### config.mk
export PLATFORM = sky130hd
export DESIGN_NAME = rgb_stream_packer
export DESIGN_NICKNAME = d
export VERILOG_FILES = /design/src/rtl/rgb_stream_packer.sv
export SDC_FILE = /design/constraint.sdc
export NUM_CORES = 1
export LEC_CHECK = 0
export ABC_AREA = 1
export ABC_CLOCK_PERIOD_IN_PS = 2050
export CORE_AREA = 3 3 99 101
export CTS_BUF_LIST = sky130_fd_sc_hd__clkbuf_16
export DETAILED_ROUTE_END_ITERATION = 6
export DIE_AREA = 0 0 102 104
export REMOVE_ABC_BUFFERS = 1
export SYNTH_ARGS = -nofsm -noshare
export SYNTH_HDL_FRONTEND = slang
export SYNTH_SLANG_ARGS = --single-unit
### constraint.sdc
create_clock -name clock_i -period 2.05 [get_ports clock_i]
set_clock_uncertainty 0.1 [all_clocks]
set_input_delay 0.3075 -clock clock_i [delete_from_list [all_inputs] [get_ports clock_i]]
set_output_delay 0.3075 -clock clock_i [all_outputs]
set_load 0.02 [all_outputs]
### src/rtl/rgb_stream_packer.sv
// rgb_stream_packer: packs 24-bit RGB pixels densely into 32-bit little-endian words; define RGB_STREAM_PACKER_FRAME_CHECK_EN to enable the frame-length checker
module rgb_stream_packer #(
  parameter int Height = 1080,
  parameter int Width = 1920
) (
  input  logic        clock_i,
  input  logic        reset_i,
  input  logic        slave_valid_i,
  output logic        slave_ready_o,
  input  logic [7:0]  slave_red_i,
  input  logic [7:0]  slave_green_i,
  input  logic [7:0]  slave_blue_i,
  input  logic        slave_last_i,
  output logic        master_valid_o,
  input  logic        master_ready_i,
  output logic [31:0] master_data_o,
  output logic        master_last_o,
  output logic        frame_done_o,
  output logic        length_error_o
);
  typedef enum logic {RUN, FLUSH} state_t;
  state_t state;
  logic [23:0] res_data;
  logic [1:0] res_cnt;
  logic [47:0] merged;
  logic [2:0] total;
  logic take, word_hs;
  assign word_hs = master_valid_o && master_ready_i;
  assign slave_ready_o = (state == RUN) && (!master_valid_o || master_ready_i);
  assign take = slave_valid_i && slave_ready_o;
  assign frame_done_o = word_hs && master_last_o;
  // residual bytes occupy the low lanes; the new pixel lands right after them
  always_comb begin
    merged = {24'b0, res_data} | ({24'b0, slave_blue_i, slave_green_i, slave_red_i} << {res_cnt, 3'b000});
    total = {1'b0, res_cnt} + 3'd3;
  end
  // output word register, residual bytes and RUN/FLUSH state
  always_ff @(posedge clock_i or posedge reset_i) begin
    if (reset_i) begin
      state <= RUN;
      res_data <= '0;
      res_cnt <= '0;
      master_valid_o <= 1'b0;
      master_data_o <= '0;
      master_last_o <= 1'b0;
    end else if (state == FLUSH) begin
      if (!master_valid_o || master_ready_i) begin
        master_valid_o <= 1'b1;
        master_data_o <= {8'b0, res_data};
        master_last_o <= 1'b1;
        res_data <= '0;
        res_cnt <= '0;
        state <= RUN;
      end
    end else if (take) begin
      if (slave_last_i || total >= 3'd4) begin
        master_valid_o <= 1'b1;
        master_data_o <= merged[31:0];
        master_last_o <= slave_last_i && total <= 3'd4;
        res_data <= {8'b0, merged[47:32]};
        res_cnt <= total > 3'd4 ? 2'(total - 3'd4) : 2'd0;
        state <= (slave_last_i && total > 3'd4) ? FLUSH : RUN;
      end else begin
        res_data <= merged[23:0];
        res_cnt <= 2'(total);
        if (word_hs) master_valid_o <= 1'b0;
      end
    end else if (word_hs) begin
      master_valid_o <= 1'b0;
    end
  end
`ifdef RGB_STREAM_PACKER_FRAME_CHECK_EN
  localparam int Frame = Height * Width;
  localparam int Cw = $clog2(Frame + 1);
  logic [Cw-1:0] pix_cnt;
  // per-frame pixel count; a last pixel at the wrong count or a missing last sets the sticky error
  always_ff @(posedge clock_i or posedge reset_i) begin
    if (reset_i) begin
      pix_cnt <= '0;
      length_error_o <= 1'b0;
    end else if (take) begin
      pix_cnt <= slave_last_i ? '0 : pix_cnt + 1'b1;
      if (slave_last_i ? pix_cnt != Cw'(Frame - 1) : pix_cnt == Cw'(Frame - 1)) length_error_o <= 1'b1;
    end
  end
`else
  assign length_error_o = (Height < 0) && (Width < 0);
`endif
endmodule
After elaboration in Yosys (flattened, before gate mapping)
Index checks and enable logic that the tools add are counted.
Cells by class
  add/sub/neg operators: 2
  magnitude comparators: 3
  eq/ne operators: 1
  shift-type cells: 1
  multiplexer cells: 26
  bitwise gates (word level): 2
  reduce and logical (&&, ||, !) cells: 13
Operator list (number)
  two-way mux 32 bit: 4
  two-way mux 24 bit: 4
  bitwise OR 24 x 48 -> 48 bit: 1
  << shifter 24 x 5 -> 48 bit: 1
  two-way mux 1 bit: 13
  two-way mux 2 bit: 5
  logical AND 1 bit: 6
  nonzero test 2 bit: 2
  adder 2 x 2 -> 3 bit, second input constant: 1
  greater-or-equal comparator 3 bit, second input constant: 1
  > comparator 3 bit, second input constant: 1
  <= comparator 3 bit, second input constant: 1
  AND reduction 3 bit: 1
  logical OR 1 bit: 2
  != test 2 x 1 -> 1 bit, second input constant: 1
  AND reduction 2 bit: 1
  subtractor 2 x 1 -> 2 bit, second input constant: 1
  logical NOT 1 bit: 1
  NOT 1 bit: 1
Storage, ports and cells
  register bits after elaboration: 61
  output and inout port bits: 37
  word-level logic and storage cells: 54

Depth between registers and ports, before layout
Gate-level depths: netlist (run 1).
  depth in word-level cells: 7
  depth in mapped cells: 13
  mapped depth without buffers: 10

Worst setup path after synthesis (run 1)
No wires, ideal clock.
  kind: register -> register
  start: reg res_cnt[1]
  end: reg master_data_o[10]
  arrival: 1.672 ns
  data required time: 1.834 ns
  path slack: 0.162 ns
  cell stages (with the launch flop): 13
  path through: dfrtp_1 -> inv_2 -> buf_2 -> buf_2 -> ha_1 -> nand2_4 -> nand2_4 -> nand2_8 -> nand2_4 -> inv_2 -> buf_4 -> nand2_1 -> nand2_1
On the way
  cells in the longest elaborated chain, start to end: 5
  elaborated cells on any way between the ends: 10
RTL lines
  from (decl): line 24  | logic [1:0] res_cnt;
  from (signal assigned): line 61  | res_cnt <= total > 3'd4 ? 2'(total - 3'd4) : 2'd0;
  from (signal assigned): line 65  | res_cnt <= 2'(total);
  adder 2 x 2 -> 3 bit / << shifter 24 x 5 -> 48 bit (equally long branches): line 35, 34
  greater-or-equal comparator 3 bit / bitwise OR 24 x 48 -> 48 bit (equally long branches): line 56, 34
  logical OR 1 bit / two-way mux 32 bit (equally long branches): line 56  | if (slave_last_i || total >= 3'd4) begin
  nonzero test 2 bit (no source line) / two-way mux 32 bit (equally long branches)
  AND reduction 3 bit (no source line) / two-way mux 32 bit (equally long branches)
  to (signal assigned): line 49  | master_data_o <= {8'b0, res_data};
  to (signal assigned): line 58  | master_data_o <= merged[31:0];
  to (decl): line 16  | output logic [31:0] master_data_o,
Parallel ways exist; a longest one is shown, timed or not. The select of a mux whose other input is x is not followed.
A chain may end at the register's enable or synchronous reset.

Final worst setup path (run 1)
  start: in master_ready_i
  end: out frame_done_o
On the way
  cells in the longest elaborated chain, start to end: 2
RTL lines
  from (decl): line 15  | input logic master_ready_i,
  logical AND 1 bit: line 28  | assign word_hs = master_valid_o && master_ready_i;
  logical AND 1 bit: line 31  | assign frame_done_o = word_hs && master_last_o;
  to (decl): line 18  | output logic frame_done_o,
No other way between the ends.

==> results of run 1 <==
## area by class of cell
cell class,count,area [um^2]
Clock buffer,9,225.2
Clock inverter,5,21.27
Fill cell,929,4576
Inverter,58,220.2
Multi-Input combinational cell,361,1615
Sequential cell,61,1526
Tap cell,111,138.9
Timing Repair Buffer,78,785.8
## through the flow
step / hold WS [ns] / TNS (ns) / util / total power, W
final: 0.2663 / 0 / 0.4977 / 0.006956
after global routing: 0.3168 / 0 / 0.4977 / 0.007576
after CTS: 0.2905 / 0 / 0.4974 / 0.007052
after detailed placement: 0.3645 / 0 / 0.4703 / 0.005722
after global placement: 0.3615 / 0 / 0.4703 / 0.005644
after floorplan: 0.3565 / -37.12 / - / 0.004281
## Yosys cell counts
cell,number,area share
sky130_fd_sc_hd__dfrtp_1,61,0.43
sky130_fd_sc_hd__buf_6,4,0.013
sky130_fd_sc_hd__nand2_8,1,0.0056
sky130_fd_sc_hd__or2_2,1,0.0018
sky130_fd_sc_hd__nand2_2,2,0.0035
sky130_fd_sc_hd__buf_2,15,0.021
sky130_fd_sc_hd__o22ai_1,2,0.0035
sky130_fd_sc_hd__inv_1,51,0.054
sky130_fd_sc_hd__buf_4,8,0.017
sky130_fd_sc_hd__a21oi_1,33,0.046
sky130_fd_sc_hd__ha_1,4,0.014
sky130_fd_sc_hd__o21ai_1,32,0.045
sky130_fd_sc_hd__clkbuf_1,2,0.0021
sky130_fd_sc_hd__nand2_1,163,0.17
sky130_fd_sc_hd__nor2_2,1,0.0018
sky130_fd_sc_hd__o21ai_0,24,0.034
sky130_fd_sc_hd__conb_1,1,0.0011
sky130_fd_sc_hd__nor2_1,53,0.056
sky130_fd_sc_hd__nand2_4,3,0.0095
sky130_fd_sc_hd__o31ai_1,1,0.0021
sky130_fd_sc_hd__buf_1,1,0.0011
sky130_fd_sc_hd__nand3_1,39,0.055
sky130_fd_sc_hd__inv_2,6,0.0063
sky130_fd_sc_hd__inv_4,1,0.0018
sky130_fd_sc_hd__nor2_4,1,0.0032
## logic make-up (layout without fill, tap and decap cells)
kind of cell | Yosys count | after routing | share of synthesized area
AOI/OAI and AO/OA | 92 | 92 | 0.1310
other | 1 | 1 | 0.001055
adders and majority gates | 4 | 4 | 0.01409
DFF | 61 | 61 | 0.4296
buffers and inverters | 88 | 150 | 0.1158
and+or+nand+nor | 264 | 264 | 0.3085
## flip-flops by register name, indices dropped and copies added, names as in the netlist
name / count
res_data: 24
master_data_o: 32
state: 1
master_last_o: 1
res_cnt: 2
master_valid_o: 1
## power by group through the flow
stage                     logic [W]  clock network [W]  registers [W]
after floorplan             0.00179                  0        0.00249
after global placement      0.00361                  0        0.00203
after detailed placement    0.00367                  0        0.00205
after CTS                   0.00369            0.00132        0.00204
after global routing        0.00409            0.00138        0.00210
final                       0.00364            0.00129        0.00203
## worst max-delay path: stages
cell and delay (ns):
sky130_fd_sc_hd__clkdlybuf4s50_1 0.45, sky130_fd_sc_hd__inv_1 0.05, sky130_fd_sc_hd__nor2_1 0.10, sky130_fd_sc_hd__clkdlybuf4s50_1 0.61
## per-layer routing
layer	routed length, um	up-vias	global-route usage	share of wire
li1	-	1710	-	-
met2	4489	108	0.3032	0.49
met3	478	9	0.04896	0.052
met5	0	-	0	0
met1	4077	1510	0.2377	0.45
met4	72	0	0.04217	0.0079
## worst max path at each step
| stage | slack (ns) | cells after the start | endpoint | start |
|---|---|---|---|---|
| 6_report | 0.12 | 4 | frame_done_o | master_ready_i |
| 5_1_grt | 0.09 | 4 | frame_done_o | master_ready_i |
| 4_1_cts | 0.03 | 6 | slave_ready_o | master_ready_i |
| 3_5_place_dp | 0.03 | 6 | slave_ready_o | master_ready_i |
| 3_3_place_gp | 0.05 | 6 | slave_ready_o | master_ready_i |
| 2_1_floorplan | -0.83 | 10 | res_data[0] | res_cnt[0] |
==> impl.org, run 1 <==
** Finish
- Synthesis-to-finish area growth :: 27.57%
- Ratio of cells with drive above 1 in the final layout :: 0.07343
- Net total in the final layout :: 602
- Finished Layout Cells :: 683
- The finished cells cover 0.004533 mm^2.
- Leading cell types in the layout, fill and taps excluded :: sky130_fd_sc_hd__nand2_1 (163), sky130_fd_sc_hd__clkdlybuf4s50_1 (63), sky130_fd_sc_hd__dfrtp_1 (61)
- Antenna diode count :: 0
- Most common cell after layout, fill and taps aside :: sky130_fd_sc_hd__nand2_1

** Synthesis
- Of the synthesized area, sequential elements account for 0.4296.
- The netlist uses 25 different library cells.
- In this run, synthesis produced a sequential element count of 61.
- After synthesis the cells add up to 0.003553 mm^2.
- In the synthesized netlist, the number of instances is 510.
- Average size of a mapped cell :: 6.967 um^2
- Total number of yosys warnings :: 0

** Clocking
- TritonCTS built the clock tree.
- In this run, post-CTS repair resized a total of 0 instances.
- The H-tree was split into 3 levels.
- The clock passes through at most 2 buffers.
- Clock Latency Late Sink :: 0.32 ns
- Cell at the root of the clock tree :: sky130_fd_sc_hd__clkbuf_16
- The tree built by TritonCTS fans out to 61 sinks.
- Number of buffers created by CTS :: 9
- Number of post-CTS setup repair buffers :: 0
- Clock-pin slew was measured on the worst setup and hold paths at 0.05 ns.
- Cts hold-fix bufs :: 0

** Power and ir drop
- Internal Power :: 0.003998 W
- Power spread over the standard cell area amounts to 1535 mW/mm^2.
- For this design the total switching power over the nets is 0.002958 W.
- VDD sags by at most 582.8 uV.
- Summed over all cells, the static leakage comes to 2.260 nW.
- Of the total power, combinational logic draws 0.524.
- Share of total power consumed by net switching :: 0.4253
- Register share of total power :: 0.291
- Of the total power, the clock network draws 0.185.

** Placement
- At the end of routability-driven placement, the weighted congestion stood at 0.7995.
- IO Port Bufs :: 64
- Placed insts :: 669
- Before CTS, the worst setup slack after placement is 0.03389 ns.
- Placed instance area :: 0.004284 mm^2
- DP HPWL :: 5994 um

** Worst setup path
- Endpoint arrival time on the critical path :: 1.52 ns
- Crit path launch type :: primary input
- In this run the critical register-to-register path is captured at master_data_o[22].
- Worst Path Required :: 1.64 ns
- STA classifies the critical path endpoint as an output pin.
- Reg-to-reg slack, setup :: 0.34 ns
- Critical path peak fanout :: 2
- Critical R2R Launch :: res_cnt[0]
- Category of the critical setup timing path :: primary input to output pin
- Worst reg-to-reg path cell count :: 10

** Floorplan
- The die covers 0.01061 mm^2.
- The floorplan step set the die height to 104 um.
- Cell row count :: 35
- # IOs :: 66
- Core outline area :: 0.009109 mm^2
- Starting utilization of the core area :: 0.3901
- Chip width :: 102 um

** Routing
- WL per Instance :: 13.35 um
- Vias :: 3337
- Post-DRT Antenna Nets :: 0
- After the first detailed-routing iteration, the DRC count stood at 142.
- First-pass iteration count of the detailed router :: 5
- In the routed layout, each cell is associated on average with a via count of 4.886.
- In the routed design, unresolved DRC markers number 0.
- The final layout contains routed wiring with a total length of 9117 um.

** Run status
- The run finished with clean final reports.

** STA
- Setup violations remaining at the end of the flow were counted as 0.
- After layout, the worst setup slack is 0.1180 ns.
- The max-slew violation count is 0.
- The worst path in the final design needs a cycle of 1.932 ns, including I/O delays and setup.
- Static timing analysis puts the maximum clock frequency at 0.5176 GHz.
- Final hold violations :: 0
- Setup repair after global routing left no endpoint under its margin.
- Period utilization :: 0.9425

** Global route
- Residual overflow from global routing :: 0
- Wire length of the first global-routing pass :: 15500 um
- The via count of the first global-routing pass came to 3174.
- Across every metal layer, demand over resource in global routing totals 0.1833.
- Initial antenna violation count :: 0
- Pin count of the biggest net entering global routing :: 62

** Min path
- The path class of the tightest hold or removal check is primary input to asynchronous set/reset pin.

** Flow run
- Maximum capacitance violations :: 0
Power figures use the tool's default switching activity.
==> inputs of run 2 (changes only) <==
--- a/config.mk
+++ b/config.mk
@@ -7,6 +7,7 @@
 export LEC_CHECK = 0
 export ABC_AREA = 1
 export ABC_CLOCK_PERIOD_IN_PS = 2050
+export CAP_MARGIN = 20
 export CORE_AREA = 3 3 99 101
 export CTS_BUF_LIST = sky130_fd_sc_hd__clkbuf_16
 export DETAILED_ROUTE_END_ITERATION = 6
==> results of run 2 <==
Final layout, timing and power as in run 1 (identical DEF).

****

(PROBLEM DESCRIPTION): Checking the material above line by line, count those that include the string "gates". Give the number alone.

(EXPECTED OUTPUT): 2